Anthony Clayden anthony_clayden at clear.net.nz
Sun Jun 7 10:40:27 UTC 2020


>> On 6/5/20 7:05 AM, Anthony Clayden wrote:
>>* Hi Michael, I apologise if I'm being dumb, but that ewd.pdf is not a*
>>* 'publication' and is not by Dijkstra, right?*

> Sure.


>> *It's taking some of the ideas from Dijkstra's EWD1300, but misapplying*
>>* them to Haskell in a rather badly-informed way.*

> I wouldn't say so, for reasons explained below.

An undated pdf without even the authors names,
but using a respected author's name seems dodgy to me.
It's not "with E.W.Dijkstra" at all, indeed I'd say it's "against" him.
I think what they impute to EWD is wrong in fact and wrong in attitude,
for reasons explained below.


>>* After all, Haskell already has a 'Application Operator' spelled ($),*
>>* which is perfectly first-class and with which you can do the equational*
>>* reasoning (with lambdas) that the doco is talking about.*

> The thread that I was recalling (Language complexity & beginners) can be
found here,
>
> https://mail.haskell.org/pipermail/haskell-cafe/2016-February.txt

> and it started as a discussion about the use of ($) for function
> application. Namely, what should its type be?

Its type is :: (a -> b) -> a -> b; that's in the Haskell Report
and what you get at the GHCi prompt :t ($) -- at GHC 6.5 with no extensions on.

Also while we're at it Data.Function.& :: a -> (a -> b) -> b
-- reverse application, which'll do for the paper Ben suggested.

> Whatever you answer is going to be wrong.

That's a fine type for the purposes of the 'thought-dialogue'
-- which is not a language specification.
If GHC's type under the hood is polykinded/higher-ordered/typeRep'd/etc
yes that'll confuse beginners, but won't upset the 'thought'.

> The root of that problem is that ($) is itself a
> function, and you can't insist on using a function to apply function
> application without risk of severe injury. So the only way to even use
> ($) is via the true function application syntax, namely whitespace.

So that's what the authors of EWD.pdf do at the end of the piece,
so that they derive (.) by eta-reduction. It's bogus.

Also bogus their is putting '.' between the lambda and the bound variable.
WTF is that? You don't 'apply' lambda to a variable;
it's not a function; it's a binding mechanism.
Some syntaxes for lambda calculus put a dot _after_ the bound
variable, where Haskell uses ->.

To put it bluntly: the authors are blundering.


> But whitespace as function application syntax has its own problems.

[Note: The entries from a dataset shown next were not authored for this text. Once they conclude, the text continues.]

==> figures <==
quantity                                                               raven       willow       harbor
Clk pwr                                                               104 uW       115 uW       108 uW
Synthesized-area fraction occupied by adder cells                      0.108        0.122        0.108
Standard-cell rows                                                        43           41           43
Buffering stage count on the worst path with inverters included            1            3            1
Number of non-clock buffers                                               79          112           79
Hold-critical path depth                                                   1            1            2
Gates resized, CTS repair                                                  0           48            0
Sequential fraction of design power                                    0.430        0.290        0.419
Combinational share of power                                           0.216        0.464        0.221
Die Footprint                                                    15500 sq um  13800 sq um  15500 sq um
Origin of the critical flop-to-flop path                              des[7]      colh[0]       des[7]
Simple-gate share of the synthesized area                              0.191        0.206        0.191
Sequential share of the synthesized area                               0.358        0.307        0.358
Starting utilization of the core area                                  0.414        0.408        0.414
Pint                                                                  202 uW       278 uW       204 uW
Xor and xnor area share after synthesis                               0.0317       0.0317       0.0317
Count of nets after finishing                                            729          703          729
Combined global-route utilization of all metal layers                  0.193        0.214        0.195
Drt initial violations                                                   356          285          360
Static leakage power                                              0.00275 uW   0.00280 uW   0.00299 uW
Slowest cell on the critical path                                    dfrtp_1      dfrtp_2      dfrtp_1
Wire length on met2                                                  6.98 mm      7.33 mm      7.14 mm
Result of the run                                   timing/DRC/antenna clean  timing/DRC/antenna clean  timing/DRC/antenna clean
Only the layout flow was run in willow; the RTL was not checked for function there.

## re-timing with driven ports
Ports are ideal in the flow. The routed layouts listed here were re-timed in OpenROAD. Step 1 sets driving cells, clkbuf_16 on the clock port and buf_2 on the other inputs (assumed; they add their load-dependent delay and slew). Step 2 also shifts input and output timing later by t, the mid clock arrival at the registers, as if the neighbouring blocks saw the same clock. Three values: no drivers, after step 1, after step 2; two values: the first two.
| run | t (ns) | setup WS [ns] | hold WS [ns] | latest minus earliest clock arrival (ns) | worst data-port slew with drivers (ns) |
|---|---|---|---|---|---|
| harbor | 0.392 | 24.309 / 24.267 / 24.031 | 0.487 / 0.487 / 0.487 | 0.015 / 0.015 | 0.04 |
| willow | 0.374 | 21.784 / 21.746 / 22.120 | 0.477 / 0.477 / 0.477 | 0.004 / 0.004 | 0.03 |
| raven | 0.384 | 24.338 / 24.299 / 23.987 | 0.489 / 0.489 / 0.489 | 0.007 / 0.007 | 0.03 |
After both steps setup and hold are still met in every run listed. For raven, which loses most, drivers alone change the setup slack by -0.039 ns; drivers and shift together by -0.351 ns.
Context: an optimization exercise on an open-source flow, tuned for small area and a short achievable clock period. The choices shown serve that exercise and are no tape-out recipe. Function was checked by simulation only, so behaviour that the tests miss may differ from the original. No driver is modelled on the clock port, so clock power and skew are understated where the tree is cut down; a real chip needs a root buffer or a tree.

Design ParallelFIR, start of the top module:
module ParallelFIR(input wire clk,
                   input wire signed [7:0] x,
                   output reg signed [17:0] y);
Size: about 900 cells after synthesis, about 27 I/O pins, roughly 13,000 um2 of cells after synthesis.
export LEC_CHECK = 0
export CAP_MARGIN = 20
export CORE_MARGIN = 2
export CORE_UTILIZATION = 50
export SLEW_MARGIN = 20
export SYNTH_HIERARCHICAL = 1
export SYNTH_MINIMUM_KEEP_SIZE = 0
create_clock -name core_clock -period 11.0 [get_ports {clk}]
standard.sh (not shown) runs the stock make flow with config.mk's settings and CLKGATE_MAP_FILE= SYNTH_SCRIPT=/design/flow/synth_recipe.tcl, a recipe that flattens the netlist after the stock synthesis.
==> flow/flow/run.sh <==
#!/bin/bash
# The standard layout with these changes to how it is made (the SDC and
# its clock period are unchanged):
#  - repair_timing keeps extra setup margin, so that it sizes the design for a
#    shorter achieved period;
#  - the clock tree uses larger sink clusters and no dummy loads, and after CTS
#    its branch level is removed and the root split in four (flatten_clock.tcl),
#    so every register is clocked through one root buffer and one leaf buffer;
#  - the port buffers are buf_2 cells.
# Each tool's full output is in the ORFS logs; make's output is in
# standard_cts.log and standard.log, the clock edit's in flatten_clock.log.
set -e
export SETUP_SLACK_MARGIN=7.95
export CTS_ARGS="-sink_clustering_enable -repair_clock_nets -dont_use_dummy_load -buf_list {sky130_fd_sc_hd__clkbuf_8 sky130_fd_sc_hd__clkbuf_16} -sink_clustering_size 16 -sink_clustering_max_diameter 120"
export BUFFER_PORTS_ARGS="-buffer_cell sky130_fd_sc_hd__buf_2"
bash standard.sh cts > standard_cts.log 2>&1
CLK_ROOTS=4 CTS_ODB=$PWD/orfs/results/$FLOW_PLATFORM/ParallelFIR/base/4_cts.odb openroad -no_init -exit flow/flatten_clock.tcl > flatten_clock.log 2>&1
bash standard.sh > standard.log 2>&1
Other scripts of this flow, unchanged in this note and not shown: flow/flow/flatten_clock.tcl
The first run finished with timing, DRC and antenna clean.
From an optimization exercise on the open Yosys and OpenROAD flow, aimed at small area and a short achievable clock period; shortcuts taken in it are not production practice.
Where RTL was checked, it was by simulation tests only, not by an equivalence proof against the original.
Power is estimated from default activity; no workload was simulated.

quartz:
Design pifo_reg, start of the top module:
module pifo_reg
#(
    parameter L2_REG_WIDTH = 4,
    parameter RANK_WIDTH = 16,
    parameter META_WIDTH = 12
)
(
    input                       rst,
    input                       clk,
    output reg                  full,
    input                       insert,
    input [RANK_WIDTH-1:0]      rank_in,
    input [META_WIDTH-1:0]      meta_in,
    output reg                  valid_out,
    input                       remove,
    output [RANK_WIDTH-1:0]     rank_out,
    output [META_WIDTH-1:0]     meta_out,
    output reg                  max_valid_out,
    output [RANK_WIDTH-1:0]     max_rank_out,
    output [META_WIDTH-1:0]     max_meta_out,
    output reg [L2_REG_WIDTH:0] num_entries,
    output reg                  empty
);
    localparam N  = 2**L2_REG_WIDTH;
    localparam RW = RANK_WIDTH;
    localparam MW = META_WIDTH;
    localparam SW = L2_REG_WIDTH;
    localparam DW = RW + MW;            
    localparam EW = DW + SW;            
    function automatic gt_tree(input [RW-1:0] a, input [RW-1:0] b, input cin);
        reg [RW-1:0] g, e;
        integer w, k;
        begin
            g = a & ~b;
            e = ~(a ^ b);
            for (w = RW; w > 1; w = w / 2)
  ...
Settings: LEC_CHECK=0, ABC_AREA=1, CAP_MARGIN=20, CORE_MARGIN=2, CORE_UTILIZATION=40, SLEW_MARGIN=20; clock period 16.0 ns.
standard.sh (not shown) runs the stock make flow with config.mk's settings and CLKGATE_MAP_FILE= SYNTH_SCRIPT=/design/flow/synth_recipe.tcl, a recipe that flattens the netlist after the stock synthesis.
==> flow/flow/run.sh <==
#!/bin/bash
# Standard ORFS layout, with plain buffers on the ports and timing repair
# aiming well below the clock period.
set -euo pipefail
bash standard.sh SETUP_SLACK_MARGIN=11 TNS_END_PERCENT=100 \
  "BUFFER_PORTS_ARGS=-buffer_cell sky130_fd_sc_hd__buf_4" finish > standard_flow.log 2>&1
quartz: all stages complete, timing, DRC and antenna checks passed
### quartz -> umber
==> flow/flow/run.sh <==
#!/bin/bash
# Standard ORFS layout, with timing repair aiming well below the clock period.
set -euo pipefail
bash standard.sh SETUP_SLACK_MARGIN=11 TNS_END_PERCENT=100 finish > standard_flow.log 2>&1
-- flow/config.mk --
<<< quartz, line 11
export CORE_UTILIZATION = 40
>>> umber, line 11
export CORE_UTILIZATION = 50
export CTS_BUF_LIST = sky130_fd_sc_hd__clkbuf_4 sky130_fd_sc_hd__clkbuf_8
Notes after the runs:
Changes observed in umber relative to quartz: power per cell area decreased by about 1.6% relative to the old numbers; worst ir drop on vdd decreased by about 12% relative to the old numbers; fraction of power consumed by combinational cells increased by 0.7 points relative to the old numbers; die area decreased by about 20% relative to the old numbers. In the tables for umber and quartz, slew at the pin closest to its max-slew limit reads lower with quartz. Reported for umber and quartz, hold violation count in the final report turned out identical to the last digit. Note that the area of the core recorded for umber amounts to 0.79 times the value seen in quartz. On umber: least setup slack across all paths after layout is 0.15 ns lower than what quartz gave.
The inputs of violet differ from those of umber as listed below.
==> flow/flow/run.sh <==
#!/bin/bash
# Standard ORFS layout, with plain buffers on the ports and timing repair
# aiming well below the clock period.
set -euo pipefail
bash standard.sh SETUP_SLACK_MARGIN=12 TNS_END_PERCENT=100 \
  "BUFFER_PORTS_ARGS=-buffer_cell sky130_fd_sc_hd__buf_4" finish > standard_flow.log 2>&1
-- flow/config.mk --
<<< umber, line 11
export CORE_UTILIZATION = 50
export CTS_BUF_LIST = sky130_fd_sc_hd__clkbuf_4 sky130_fd_sc_hd__clkbuf_8
>>> violet, line 11
export CORE_UTILIZATION = 40
### Flow results
Against umber, violet reports a clock skew after layout that is higher. Relative to umber, critical path depth has gone down in violet. Compared with umber, violet shows sequential share of layout area lower by 3.8 points.
No functional check of the RTL was part of any run of this note.

---

Setup of job 6170:
pifo_reg, a different RTL version from the one above (not shown whole).
Size in the first run: roughly 4500 cells after synthesis, ~97 I/O pins, about 36000 um2 of cells after synthesis.
==> flow/config.mk <==
export PLATFORM = sky130hd
export DESIGN_NAME = pifo_reg
export DESIGN_NICKNAME = pifo_reg
export VERILOG_FILES = /design/flow/design.v
export SDC_FILE = /design/flow/constraint.sdc
export NUM_CORES = 4
export LEC_CHECK = 0
export ABC_AREA = 1
export CAP_MARGIN = 20
export CORE_MARGIN = 2
export CORE_UTILIZATION = 55
export CTS_CLUSTER_DIAMETER = 80
export CTS_CLUSTER_SIZE = 30
export PLACE_DENSITY_LB_ADDON = 0.1
export SLEW_MARGIN = 20
==> flow/constraint.sdc <==
create_clock -name core_clock -period 16.0 [get_ports {clk}]
set_input_delay 3.2000 -clock core_clock [delete_from_list [all_inputs] [get_ports {clk}]]
set_output_delay 3.2000 -clock core_clock [all_outputs]
set_load 0.01 [all_outputs]
==> flow/flow/run.sh <==
#!/bin/bash
# Standard ORFS layout, with plain buffers on the ports and timing repair
# aiming well below the clock period.
set -euo pipefail
bash standard.sh SETUP_SLACK_MARGIN=11.1 TNS_END_PERCENT=100 \
  "BUFFER_PORTS_ARGS=-buffer_cell sky130_fd_sc_hd__buf_4" finish > standard_flow.log 2>&1
[inputs] job 6384 vs job 6170
Settings: a deleted PLACE_DENSITY_LB_ADDON that had been 0.1.
### Flow results
- Job 6384 finished end to end and its layout was clean on timing, DRC and antenna.
- Top layer reached by signal wires = met5: job 6170; top layer reached by signal wires = met4: job 6384
- Job 6384 vs job 6170: number of clock buffers inserted by TritonCTS up in job 6384
- The cell area in job 6384 was lower than what job 6170 gave.
- Diff job 6170..job 6384 | clock network fraction of design power | negligible
- Compared with job 6170, in job 6384 total power lost 0.38%; hold slack lost 0.0033 ns.
#### Input delta (job 202 over job 6384)
Settings: a change of CORE_UTILIZATION from 55 to 60.
## What came out
Re tightest slew margin relative to the limit: job 202 and job 6384 aren't equal, and the lower value belongs to job 6384.
Compared with job 6384, job 202 instantiates a smaller number of cells.
Job 6384 -> job 202: routed length on met1 decreased by a little under 10%
Of job 202 and job 6384, job 202 shows the higher first-iteration DRC count, with job 6384 below it.
Placeable core area: higher on job 6384
Cmp job 202 vs job 6384: initial standard-cell utilization of the core higher in job 202
Job 202 finished every step from synthesis to the final layout, and the layout passed the timing, design-rule and antenna checks.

EWD1300 has only a short section on 'Invisible operators'. Dijkstra
doesn't like them.

To expand his examples, in:

>    π + x sin(y)

The invisible space (juxtaposition) between x and sin means multiplication;
the invisible non-spaces within "sin" are not juxtaposition, they're
merely a multi-letter name;
the invisible non-space between "sin" and parens is function application.
(To be precise in C-family languages, it's the pair of parens: rand()
is niladic function rand applied to no arguments.)

Practical programming languages are limited to ASCII, so can't have
UTF-8 chars in names, so we'd have to spell π as "pi" -- which
includes another invisible non-space.

Then EWD1300 wants to put alternating operators with names, thusly:

>    pi + x * sin.y


> So we want something like ($), but we want it to be *syntax*,

Yes. EWD1300's syntax is that (presumably) what's lexed as a
(sequence-of) symbol
alternates with what's lexed as a name/sequence-of letter.
And there's precedence/associativity; and parens' only purpose is to override.

EWD1300 does not claim that what's between "pi" and + or between + and x
is function application. EWD1300 does not consider operator sections
or partial application of operators; only partial application of functions.
There's brief mention of 'lambda-abstraction' (partial application),
but no working of actual lambda expressions.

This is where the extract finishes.